2. Preservation by Common Salt:

• Traditional Method:
  • Common salt has been used for ages to preserve meat and fish.
  • Meat and fish are covered with dry salt to prevent bacterial growth, ensuring longer preservation.
  • Amla, raw mangoes, and tamarind are also preserved using salting.

3. Preservation by Sugar:

• Use in Jams and Jellies:
  • Jams, jellies, and squashes are preserved by sugar.
  • Sugar reduces moisture content, inhibiting bacterial growth that causes food spoilage.

4. Preservation by Oil and Vinegar:

• Effective Preservation:
  • Pickles are preserved by immersing them in a mixture of oil and vinegar.
  • The hostile environment created by oil and vinegar prevents the growth of spoilage-causing bacteria.

5. Heat and Cold Treatments:

• Boiling and Refrigeration:
  • Boiling is employed to kill many microorganisms in food items like milk.
  • Refrigeration inhibits microbial growth by maintaining a low temperature.
  • Pasteurization, discovered by Louis Pasteur, involves heating milk to about 70°C for a short duration, followed by rapid cooling to prevent microbial growth.

6. Storage and Packing:

• Sealed Packaging:
  • Dry fruits and vegetables are often sold in sealed, airtight packets to prevent microbial contamination.
  • Proper storage and packaging play a crucial role in preserving the quality and safety of food products.

Nitrogen Fixation

Nitrogen fixation is a crucial process that converts atmospheric nitrogen into a form usable by plants. The involvement of microorganisms, particularly the bacterium Rhizobium, plays a significant role in this process.

1. Role of Rhizobium:

• Symbiotic Relationship:
  • Rhizobium forms a symbiotic relationship with leguminous plants, including beans and peas.
  • It resides in the root nodules of these plants, as illustrated in Fig. 2.9.
  • Within the nodules, Rhizobium performs nitrogen fixation, converting atmospheric nitrogen into a form that the plant can assimilate.

2. Other Sources of Nitrogen Fixation:

• Lightning:
  • In some instances, nitrogen fixation can occur through the action of lightning.
  • However, the contribution of lightning to overall nitrogen fixation is relatively small.

3. Constant Nitrogen Levels:

• Balanced Nitrogen Cycle:
  • Despite the various processes involved in nitrogen fixation and utilization, the overall amount of nitrogen in the atmosphere remains constant.
  • The nitrogen cycle, encompassing processes like fixation, assimilation, ammonification, nitrification, and denitrification, maintains a balance in nitrogen levels.

Nitrogen Cycle

The nitrogen cycle is a crucial natural process that maintains the balance of nitrogen in the Earth’s atmosphere and ensures its availability for living organisms.

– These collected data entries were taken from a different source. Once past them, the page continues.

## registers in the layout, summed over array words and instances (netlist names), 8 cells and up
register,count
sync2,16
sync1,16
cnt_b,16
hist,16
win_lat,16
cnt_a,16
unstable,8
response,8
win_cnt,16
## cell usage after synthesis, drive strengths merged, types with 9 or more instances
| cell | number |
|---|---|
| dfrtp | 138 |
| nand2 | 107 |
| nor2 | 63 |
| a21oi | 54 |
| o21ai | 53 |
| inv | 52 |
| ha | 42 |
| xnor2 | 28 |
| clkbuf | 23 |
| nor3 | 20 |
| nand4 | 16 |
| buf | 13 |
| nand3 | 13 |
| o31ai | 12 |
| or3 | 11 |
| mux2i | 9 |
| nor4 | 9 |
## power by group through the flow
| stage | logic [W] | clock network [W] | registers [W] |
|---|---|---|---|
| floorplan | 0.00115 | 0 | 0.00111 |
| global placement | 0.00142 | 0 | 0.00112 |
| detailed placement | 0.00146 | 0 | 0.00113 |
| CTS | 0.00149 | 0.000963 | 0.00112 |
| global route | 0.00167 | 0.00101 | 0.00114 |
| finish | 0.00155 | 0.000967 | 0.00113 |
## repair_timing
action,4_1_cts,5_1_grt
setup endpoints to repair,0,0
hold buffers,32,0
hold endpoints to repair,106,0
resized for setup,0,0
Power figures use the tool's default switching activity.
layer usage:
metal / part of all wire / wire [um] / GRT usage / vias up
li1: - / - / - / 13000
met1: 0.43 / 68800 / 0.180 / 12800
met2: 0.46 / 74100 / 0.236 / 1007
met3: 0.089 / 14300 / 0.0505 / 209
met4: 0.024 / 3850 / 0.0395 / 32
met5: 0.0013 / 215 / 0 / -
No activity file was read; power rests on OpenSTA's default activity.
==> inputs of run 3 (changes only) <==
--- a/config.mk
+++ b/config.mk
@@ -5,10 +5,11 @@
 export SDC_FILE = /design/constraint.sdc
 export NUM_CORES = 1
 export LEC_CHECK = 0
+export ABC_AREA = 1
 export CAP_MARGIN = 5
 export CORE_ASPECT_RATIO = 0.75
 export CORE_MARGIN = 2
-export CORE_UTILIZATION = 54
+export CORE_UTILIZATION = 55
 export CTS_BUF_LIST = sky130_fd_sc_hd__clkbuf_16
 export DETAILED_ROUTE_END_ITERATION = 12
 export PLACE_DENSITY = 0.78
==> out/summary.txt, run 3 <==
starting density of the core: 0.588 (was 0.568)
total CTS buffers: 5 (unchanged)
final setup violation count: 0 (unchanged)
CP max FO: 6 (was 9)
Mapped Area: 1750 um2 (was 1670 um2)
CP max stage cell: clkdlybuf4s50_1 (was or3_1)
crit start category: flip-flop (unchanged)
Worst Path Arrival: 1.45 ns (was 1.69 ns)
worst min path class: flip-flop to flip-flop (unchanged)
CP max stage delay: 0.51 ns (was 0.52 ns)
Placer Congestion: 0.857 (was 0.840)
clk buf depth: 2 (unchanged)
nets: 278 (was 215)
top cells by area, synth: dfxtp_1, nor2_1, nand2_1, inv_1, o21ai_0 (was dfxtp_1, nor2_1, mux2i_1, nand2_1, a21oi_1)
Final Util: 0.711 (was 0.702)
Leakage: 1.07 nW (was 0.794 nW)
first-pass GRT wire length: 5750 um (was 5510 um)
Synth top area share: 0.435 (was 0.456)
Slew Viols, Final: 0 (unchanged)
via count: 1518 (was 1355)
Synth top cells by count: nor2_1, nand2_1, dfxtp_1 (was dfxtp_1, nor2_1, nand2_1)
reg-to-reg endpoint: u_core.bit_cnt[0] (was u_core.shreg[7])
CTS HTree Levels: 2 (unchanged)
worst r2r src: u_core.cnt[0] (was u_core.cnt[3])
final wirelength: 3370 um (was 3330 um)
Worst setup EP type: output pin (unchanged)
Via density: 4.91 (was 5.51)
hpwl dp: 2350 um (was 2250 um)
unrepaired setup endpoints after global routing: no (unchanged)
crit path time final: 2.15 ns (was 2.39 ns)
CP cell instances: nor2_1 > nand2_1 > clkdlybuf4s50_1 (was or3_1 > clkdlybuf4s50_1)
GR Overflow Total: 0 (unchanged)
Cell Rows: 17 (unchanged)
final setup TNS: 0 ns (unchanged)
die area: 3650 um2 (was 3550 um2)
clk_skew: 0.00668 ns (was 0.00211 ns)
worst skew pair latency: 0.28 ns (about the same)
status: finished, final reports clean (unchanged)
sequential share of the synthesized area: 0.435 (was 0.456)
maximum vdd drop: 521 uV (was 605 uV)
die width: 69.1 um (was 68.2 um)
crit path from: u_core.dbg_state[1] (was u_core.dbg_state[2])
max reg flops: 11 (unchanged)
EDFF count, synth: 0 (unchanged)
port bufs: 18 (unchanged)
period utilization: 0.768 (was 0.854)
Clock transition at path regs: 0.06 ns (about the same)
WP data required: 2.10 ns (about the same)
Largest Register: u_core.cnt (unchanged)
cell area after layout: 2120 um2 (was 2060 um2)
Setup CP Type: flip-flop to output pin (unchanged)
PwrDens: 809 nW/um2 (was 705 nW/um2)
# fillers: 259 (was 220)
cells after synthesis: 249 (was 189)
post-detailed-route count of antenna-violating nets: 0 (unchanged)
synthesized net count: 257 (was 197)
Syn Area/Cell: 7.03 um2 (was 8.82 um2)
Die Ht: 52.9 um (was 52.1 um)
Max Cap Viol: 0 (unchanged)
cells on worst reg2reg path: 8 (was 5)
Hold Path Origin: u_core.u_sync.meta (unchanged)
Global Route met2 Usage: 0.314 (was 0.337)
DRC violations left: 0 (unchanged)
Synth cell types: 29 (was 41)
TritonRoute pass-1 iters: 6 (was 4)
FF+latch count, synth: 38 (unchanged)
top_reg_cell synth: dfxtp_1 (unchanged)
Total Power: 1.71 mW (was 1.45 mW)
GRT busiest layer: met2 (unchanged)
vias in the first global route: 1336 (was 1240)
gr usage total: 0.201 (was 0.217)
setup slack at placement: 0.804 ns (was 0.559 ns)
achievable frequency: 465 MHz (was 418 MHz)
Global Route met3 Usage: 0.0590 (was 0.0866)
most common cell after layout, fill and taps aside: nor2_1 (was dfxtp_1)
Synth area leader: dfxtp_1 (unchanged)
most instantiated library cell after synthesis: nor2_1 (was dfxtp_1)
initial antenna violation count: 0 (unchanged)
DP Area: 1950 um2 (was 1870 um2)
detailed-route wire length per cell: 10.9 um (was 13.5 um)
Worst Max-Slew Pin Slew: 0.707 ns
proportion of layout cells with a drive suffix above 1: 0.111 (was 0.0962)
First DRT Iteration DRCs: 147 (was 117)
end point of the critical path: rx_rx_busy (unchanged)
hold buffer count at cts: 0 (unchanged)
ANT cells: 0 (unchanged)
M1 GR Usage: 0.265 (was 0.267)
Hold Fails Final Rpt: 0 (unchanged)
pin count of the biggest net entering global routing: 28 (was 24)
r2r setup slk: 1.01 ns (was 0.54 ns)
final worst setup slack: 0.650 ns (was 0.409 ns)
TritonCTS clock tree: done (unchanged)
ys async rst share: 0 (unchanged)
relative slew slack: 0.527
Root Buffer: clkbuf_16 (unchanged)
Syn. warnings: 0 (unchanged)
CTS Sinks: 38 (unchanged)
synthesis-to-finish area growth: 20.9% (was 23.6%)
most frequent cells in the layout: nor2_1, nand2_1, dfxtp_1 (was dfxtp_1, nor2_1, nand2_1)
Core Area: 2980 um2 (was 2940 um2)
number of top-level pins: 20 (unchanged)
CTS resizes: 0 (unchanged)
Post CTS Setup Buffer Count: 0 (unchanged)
==> src/rtl/mem_arb_pkg.sv <==
// Shared types and helpers for the data-memory port arbiter and the issue buffers.
// Latency: n/a (types, constants and a pure function only).
// Backpressure: n/a.
package mem_arb_pkg;

    localparam int ADDR_W_DEF  = 32;
    localparam int DATA_W_DEF  = 32;
    localparam int TAG_W_DEF   = 32;
    localparam int TIMEOUT_DEF = 255;

    // Widest instruction number tag_older can compare; callers zero-extend.
    localparam int TAG_MAX_W   = 64;

    typedef enum logic {
        IDLE = 1'b0,
        WAIT = 1'b1
    } state_t;

    typedef enum logic {
        OP_LD = 1'b0,
        OP_ST = 1'b1
    } op_t;

    // True when instruction number a is strictly older than b on a ring of
    // 2^w numbers: the w-bit difference a-b, read as signed, is negative.
    // The difference is shifted up so its bit w-1 lands in the top bit,
    // which keeps the index constant for any w.
    function automatic logic tag_older(input logic [TAG_MAX_W-1:0] a,
                                       input logic [TAG_MAX_W-1:0] b,
                                       input int                   w);
        logic [TAG_MAX_W-1:0] diff;
        diff = (a - b) << (TAG_MAX_W - w);
        return diff[TAG_MAX_W-1];
    endfunction

endpackage

==> src/rtl/mem_port_arbiter.sv <==
// Arbitrates the single data-memory port between load and store issue heads, oldest first.
// Latency: accept edge N -> mem_req from N+1; ack at edge M -> done during M+1; timeout after TIMEOUT wait cycles.
// Backpressure: ld_ready/st_ready low while a memory access is outstanding; done has no backpressure.
//
// Ports:
//   clk, rst                     clock, synchronous active-high reset
//   ld_req/ld_addr/ld_tag        load head; ld_ready accepts it at the edge
//   st_req/st_addr/st_data/st_tag store head; st_ready accepts it at the edge
//   mem_req/mem_we/mem_addr/mem_wdata  memory request, held stable until mem_ack
//   mem_rdata/mem_ack            memory completion (one-cycle ack, data valid with it)
//   done/done_is_st/done_tag/done_data/done_err  one-cycle completion toward ROB/CDB
//   tag_clash                    sticky flag: both heads requested with equal tags
module mem_port_arbiter
    import mem_arb_pkg::*;
#(
    parameter int ADDR_W  = ADDR_W_DEF,
    parameter int DATA_W  = DATA_W_DEF,
    parameter int TAG_W   = TAG_W_DEF,
    parameter int TIMEOUT = TIMEOUT_DEF
) (
    input  logic              clk,
    input  logic              rst,

    input  logic              ld_req,
    input  logic [ADDR_W-1:0] ld_addr,
    input  logic [TAG_W-1:0]  ld_tag,
    output logic              ld_ready,

    input  logic              st_req,
    input  logic [ADDR_W-1:0] st_addr,
    input  logic [DATA_W-1:0] st_data,
    input  logic [TAG_W-1:0]  st_tag,
    output logic              st_ready,

    output logic              mem_req,
    output logic              mem_we,
    output logic [ADDR_W-1:0] mem_addr,
    output logic [DATA_W-1:0] mem_wdata,
    input  logic [DATA_W-1:0] mem_rdata,
    input  logic              mem_ack,

    output logic              done,
    output logic              done_is_st,
    output logic [TAG_W-1:0]  done_tag,
    output logic [DATA_W-1:0] done_data,
    output logic              done_err,
    output logic              tag_clash
);

    localparam int CNT_W = $clog2(TIMEOUT + 1);

    // The in-flight access; address and write data live in the mem_* registers.
    typedef struct packed {
        op_t              op;
        logic [TAG_W-1:0] tag;
    } inflight_t;

    state_t           state_q, state_d;
    inflight_t        cur_q;
    logic [CNT_W-1:0] cnt_q;

    logic sel_st;
    logic accept;
    logic complete;
    logic timed_out;

    // Selection. The store wins unless the load is strictly older, so equal
    // tags resolve to the store. Readies are suppressed outside IDLE and
    // during reset, which keeps them mutually exclusive.
    always_comb begin
        sel_st   = st_req && !(ld_req && tag_older(TAG_MAX_W'(ld_tag), TAG_MAX_W'(st_tag), TAG_W));
        st_ready = (state_q == IDLE) && !rst && sel_st;
        ld_ready = (state_q == IDLE) && !rst && ld_req && !sel_st;
        accept   = ld_ready || st_ready;
    end

    always_ff @(posedge clk) begin
        if (rst) begin
            state_q <= IDLE;
        end else begin
            state_q <= state_d;
        end
    end

    // Next state. An ack on the final counted cycle still completes normally.
    always_comb begin
        state_d   = state_q;
        complete  = 1'b0;
        timed_out = 1'b0;
        case (state_q)
            IDLE: begin
                if (accept) begin
                    state_d = WAIT;
                end
            end
            WAIT: begin
                if (mem_ack) begin
                    complete = 1'b1;
                    state_d  = IDLE;
                end else if (cnt_q == CNT_W'(TIMEOUT - 1)) begin
                    complete  = 1'b1;
                    timed_out = 1'b1;
                    state_d   = IDLE;
                end
            end
            default: state_d = IDLE;
        endcase
    end

    always_ff @(posedge clk) begin
        if (rst) begin
            cur_q      <= '0;
            cnt_q      <= '0;
            mem_req    <= 1'b0;
            mem_we     <= 1'b0;
            mem_addr   <= '0;
            mem_wdata  <= '0;
            done       <= 1'b0;
            done_is_st <= 1'b0;
            done_tag   <= '0;
            done_data  <= '0;
            done_err   <= 1'b0;
            tag_clash  <= 1'b0;
        end else begin
            done       <= 1'b0;
            done_is_st <= 1'b0;
            done_err   <= 1'b0;

            if (ld_req && st_req && (ld_tag == st_tag)) begin
                tag_clash <= 1'b1;
            end

            if (st_ready) begin
                cur_q.op  <= OP_ST;
                cur_q.tag <= st_tag;
                mem_req   <= 1'b1;
                mem_we    <= 1'b1;
                mem_addr  <= st_addr;
                mem_wdata <= st_data;
                cnt_q     <= '0;
            end else if (ld_ready) begin
                cur_q.op  <= OP_LD;
                cur_q.tag <= ld_tag;
                mem_req   <= 1'b1;
                mem_we    <= 1'b0;
                mem_addr  <= ld_addr;
                mem_wdata <= '0;
                cnt_q     <= '0;
            end

            if (state_q == WAIT) begin
                if (complete) begin
                    mem_req    <= 1'b0;
                    done       <= 1'b1;
                    done_is_st <= (cur_q.op == OP_ST);
                    done_tag   <= cur_q.tag;
                    done_err   <= timed_out;
                    done_data  <= (!timed_out && cur_q.op == OP_LD) ? mem_rdata : '0;
                end else begin
                    cnt_q <= cnt_q + 1'b1;
                end
            end
        end
    end

endmodule

==> config.mk <==
export PLATFORM = sky130hd
export DESIGN_NAME = mem_port_arbiter
export DESIGN_NICKNAME = d
export VERILOG_FILES = /design/src/rtl/mem_arb_pkg.sv /design/src/rtl/mem_port_arbiter.sv
export SDC_FILE = /design/constraint.sdc
export NUM_CORES = 1
export LEC_CHECK = 0
export ABC_AREA = 1
export CAP_MARGIN = 25
export CORE_UTILIZATION = 38
export DETAILED_ROUTE_END_ITERATION = 16
export GPL_TIMING_DRIVEN = 0
export PLACE_DENSITY_LB_ADDON = 0.05
export RECOVER_POWER = 100
export SETUP_SLACK_MARGIN = 0.1
export SLEW_MARGIN = 25
export SYNTH_ARGS = -nofsm -noshare
export SYNTH_HDL_FRONTEND = slang
export SYNTH_SLANG_ARGS = --single-unit
==> constraint.sdc <==
create_clock -name clk -period 2.6 [get_ports clk]
set_clock_uncertainty 0.05 [all_clocks]
set_input_delay 0.52 -clock clk [delete_from_list [all_inputs] [get_ports clk]]
set_output_delay 0.52 -clock clk [all_outputs]
set_load 0.02 [all_outputs]
==> results.sh <==
export IMPL_powerDensity_nw_per_um2=526
export IMPL_grt_max_degree=18
export IMPL_cts_tree="yes"
export IMPL_fp_coreArea_um2=21400
export IMPL_grt_total_usage_pct=25.0
export IMPL_final_common_cell="nand2_1"
export IMPL_final_nets=1812
export IMPL_hold_viol_final=0
export IMPL_tightest_slew_ps=668
export IMPL_hold_class="in -> reg"
export IMPL_synth_xor_area_share_pct=0.731
export IMPL_routed_wl_mm=28.9
export IMPL_cts_max_level=4
export IMPL_syn2layout_area_growth_pct=62.1
export IMPL_criticalPathCategory="in -> out"
export IMPL_pin_count=333
export IMPL_cap_viol_max_count=0
export IMPL_yosysTopAreaCell="dfxtp_1"
export IMPL_worst_setup_path_end_kind="output port"
export IMPL_clkLatencyLatePin_ps=420
export IMPL_ys_seq_elements=175
export IMPL_hold_depth=5
export IMPL_startpoint_type="input pin"
export IMPL_finalWorstSetupSlack_ps=-185
export IMPL_synth_seq_area_share_pct=41.8
export IMPL_yosys_warnings=0
export IMPL_wire_per_inst_um=15.4
export IMPL_synthMuxAreaShare_pct=0
export IMPL_drive_gt1_share_pct=17.3
export IMPL_clockRootBuffer="clkbuf_16"
export IMPL_fin_crit_sh_pct=107
export IMPL_synth_top_cell_area_share_pct=41.8
export IMPL_synthCells=1187
export IMPL_violations="negative setup slack"
export IMPL_rows=53
export IMPL_antenna_found_initial=3
export IMPL_first_iter_violations=538
export IMPL_async_reset_ff_share_pct=0
export IMPL_cts_hold_fix_buffers=0
export IMPL_layout_common_cells="nand2_1, dfxtp_1, inv_1"
export IMPL_status="complete, but fails checks"
export IMPL_worstHoldStart="ld_tag[12]"
export IMPL_synth_edf_count=0
export IMPL_vias=9049
export IMPL_ant_nets=0
export IMPL_crit_path_max_fanout=3
export IMPL_syn_nets=1417
export IMPL_synth_compound_area_share_pct=11.2
export IMPL_required_ps=2030
export IMPL_die_y_um=151
export IMPL_place_gp_congestion=0.863
export IMPL_start_util_pct=39.3
export IMPL_leakagePower_nw=6.32
export IMPL_fin_tns_setup_ps=-738
export IMPL_cts_sinks=175
export IMPL_synth_top_family_by_area="simple AND/OR/NAND/NOR gates"
export IMPL_rrSetupSlack_ps=230
export IMPL_arrival_ps=2220
export IMPL_setup_violations=18
export IMPL_r2r_start="cnt_q[2]$_SDFF_PP0_"
export IMPL_reg2reg_to="done_tag[4]$_SDFFE_PP0P_"
export IMPL_clk_pin_slew_worst_paths_ps=70
export IMPL_rsz0062_at_grt="true"
export IMPL_syn_area_per_cell_um2=7.06
export IMPL_period_needed_ps=2790
export IMPL_reg2regPathDepth=9
export IMPL_maxSlewHeadroom_pct=55.4
export IMPL_grt_pass1_wl_mm=43.9
export IMPL_grt_pass1_vias=8569
export IMPL_synth_adder_area_share_pct=4.92
export IMPL_port_buffers=331
export IMPL_hold_end="cur_q[12]$_SDFFE_PP0P_"
export IMPL_final_util_pct=63.6
export IMPL_overflow=0
export IMPL_syn_area_um2=8380
export IMPL_hpwl_mm=21.4
export IMPL_maxSlewViolCount=0
export IMPL_die_area_um2=22700
export IMPL_synth_area_leaders="dfxtp_1, nand2_1, nand3_1, inv_1, nand4_1"
export IMPL_die_w_um=151
export IMPL_synthFlopType="dfxtp_1"
export IMPL_synth_cell_type_count=32
export IMPL_cts_buffer_depth=2
export IMPL_cts_buffers=17
export IMPL_vias_per_cell=4.83
export IMPL_ir_drop_uv=440
export IMPL_firstDrtPassIters=5
export IMPL_drc=0
export IMPL_yosys_area_share_simple_pct=28.5
export IMPL_max_freq_mhz=359
-- state kept, by name, indices dropped and copies added (netlist names) --
signal and count:
state_q 1, done_err 1, done_data 32, mem_req 1, mem_wdata 32, done_tag 32, mem_we 1, done 1
done_is_st 1, tag_clash 1, cnt_q 8, cur_q 32, mem_addr 32
-- metal layers --
metal | routed length (um) | global-route usage [%] | share of wire [%] | up-vias
met5 | 0 | 0 | 0 | -
met4 | 625 | 7.93 | 2.2 | 0
met3 | 2170 | 5.48 | 7.5 | 45
met2 | 14100 | 43.8 | 49 | 306
met1 | 12000 | 30.3 | 41 | 4073
li1 | - | - | - | 4625
-- cells in the mapped netlist (7+ instances only) --
library cell  instances
dfxtp_1             175
a21oi_1              55
ha_1                 33
nand3_1             141
clkbuf_1             54
buf_6                 7
inv_1               186
nand4_1              67
nor2_1               67
o21a_1               33
nand2_1             253
o21ai_0              70
buf_1                 9
-- cell type report --
| class | count | area [um^2] |
|---|---|---|
| inverters | 189 | 754 |
| well taps | 275 | 344 |
| clock inverters | 14 | 175 |
| fillers | 1967 | 7760 |
| flip-flops and latches | 175 | 3500 |
| diodes | 4 | 10.0 |
| plain buffers | 79 | 415 |
| repair buffers | 376 | 3530 |
| clock buffers | 18 | 429 |
| multi-input cells | 744 | 4430 |
-- critical path: stages --
cell and delay (ps):
buf_8 100, ha_4 270, nand2_4 50, nor2_4 120, nand2_2 90, nor2_2 110, nand2_1 60, nand2_2 80
nand2_2 70, nand2_2 80, nand2_2 70, nand3_4 90, buf_12 120, nand3_4 80, inv_4 90, buf_6 100
buf_6 100
-- per-stage QoR --
stage | setup slack [ps] | cells | instance area (um^2) | hold WS, ps | power (W)
finish | -185 | 1874 | 13600 | 377 | 0.00715
global route | -288 | 1872 | 13600 | 386 | 0.00747
CTS | -150 | 1862 | 13400 | 373 | 0.00719
detailed placement | -1420 | 1793 | 12300 | 383 | 0.00442
global placement | -1400 | 1793 | 12300 | 379 | 0.00440
floorplan | 89.4 | 1187 | 8660 | 369 | 0.00369
-- power breakdown --
group	leakage [nW]	internal, W	switching (W)	total, W
registers	1.43	0.00282	0.0000564	0.00288
clock network	0.286	0.00145	0.00118	0.00264
logic	4.60	0.000768	0.000865	0.00163
total	6.32	0.00504	0.00211	0.00715
-- worst max-delay path by stage --
stage                           from        to  slack (ps)  cells past startpoint
after detailed placement  st_tag[28]  st_ready       -1420                     17
after floorplan           st_tag[28]  ld_ready          90                     14
after global routing      st_tag[12]  st_ready        -290                     18
final                     ld_tag[12]  st_ready        -190                     17
after global placement    st_tag[28]  st_ready       -1400                     17
after CTS                 ld_tag[26]  ld_ready        -150                     13
-- kinds of logic after synthesis --
kind of cell | after synthesis
and+or+nand+nor | 537
buffers and inverters | 268
DFF | 175
AOI/OAI and AO/OA | 167
adders and majority gates | 33
xor gates and xnor gates | 7
-- timing repair --
item                                    CTS  global route
endpoints found under the setup margin  103            40
pin swaps                                75            24
buffers inserted                         37             7
gates cloned                              0             1
gates resized for setup                 352            46
No activity file was read; power rests on OpenSTA's default activity.
`config.mk`:
```
export PLATFORM = sky130hd
export DESIGN_NAME = lsu_subword_flat
export DESIGN_NICKNAME = d
export VERILOG_FILES = /design/src/rtl/lsu_subword_pkg.sv /design/src/rtl/lsu_subword_if.sv /design/src/rtl/lsu_subword_lane_mux.sv /design/src/rtl/lsu_subword.sv /design/src/flat_wrapper.sv
export SDC_FILE = /design/constraint.sdc
export NUM_CORES = 1
export LEC_CHECK = 0
export ABC_AREA = 1
export BUFFER_PORTS_ARGS = -buffer_cell sky130_fd_sc_hd__buf_4
export CAP_MARGIN = 20
export CORE_MARGIN = 2
export CORE_UTILIZATION = 56
export DETAILED_ROUTE_END_ITERATION = 8
export PLACE_DENSITY = 0.85
export SETUP_SLACK_MARGIN = 0.2
export SYNTH_ARGS = -nofsm -noshare
export SYNTH_HDL_FRONTEND = slang
export SYNTH_HIERARCHICAL = 1
export SYNTH_SLANG_ARGS = --single-unit
export TNS_END_PERCENT = 100
```
`constraint.sdc`:
```
create_clock -name clk -period 3.5 [get_ports clk]
set_input_delay 0.175 -clock clk [delete_from_list [all_inputs] [get_ports clk]]
set_output_delay 0.175 -clock clk [all_outputs]
set_load 0.02 [all_outputs]
```
`config.mk`:
```
export PLATFORM = sky130hd
export DESIGN_NAME = gpo_seg7_scan
export DESIGN_NICKNAME = d
export VERILOG_FILES = /design/src/rtl/gpo_seg7_scan.sv
export SDC_FILE = /design/constraint.sdc
export NUM_CORES = 1
export LEC_CHECK = 0
export CAP_MARGIN = 10
export CORE_ASPECT_RATIO = 0.7
export CORE_UTILIZATION = 40
export CTS_CLUSTER_DIAMETER = 50
export CTS_CLUSTER_SIZE = 25
export DETAILED_ROUTE_END_ITERATION = 10
export DONT_BUFFER_PORTS = 1
export PLACE_DENSITY = 0.56
export SLEW_MARGIN = 20
export SYNTH_ARGS = -nofsm -noshare
export SYNTH_HDL_FRONTEND = slang
export SYNTH_SLANG_ARGS = --single-unit
```
`constraint.sdc`:
```
create_clock -name clk -period 2.3 [get_ports clk]
set_input_delay 0.23 -clock clk [delete_from_list [all_inputs] [get_ports clk]]
set_output_delay 0.23 -clock clk [all_outputs]
set_load 0.05 [all_outputs]
```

Understanding this cycle is vital for appreciating the interconnectedness of various ecological processes.

1. Atmospheric Nitrogen:

• Abundance:
  • Our atmosphere comprises 78% nitrogen gas.
  • Nitrogen is a fundamental component of proteins, chlorophyll, nucleic acids, and vitamins in living organisms.

2. Nitrogen Fixation:

• By Bacteria and Blue Green Algae:
  • Certain bacteria and blue-green algae in the soil play a pivotal role in nitrogen fixation.
  • They convert atmospheric nitrogen into nitrogen compounds, making it accessible to plants.

3. Utilization by Plants and Animals:

• Plant Assimilation:
  • Plants absorb nitrogen compounds from the soil through their root systems.
  • Nitrogen is utilized by plants for synthesizing proteins and other essential compounds.
• Transfer to Animals:
  • Animals, in turn, obtain these proteins and nitrogen compounds by consuming plants.

4. Decomposition:

• Bacterial and Fungal Action:
  • When plants and animals die, bacteria and fungi in the soil facilitate the decomposition process.
  • Nitrogenous wastes are converted into nitrogenous compounds, making them available for reuse by plants.

5. Return to the Atmosphere:

• Nitrogen Gas Release:
  • Some bacteria convert a portion of nitrogenous compounds back into nitrogen gas.
  • This nitrogen gas returns to the atmosphere.
  • This completes the cycle, maintaining the relatively constant percentage of nitrogen in the atmosphere.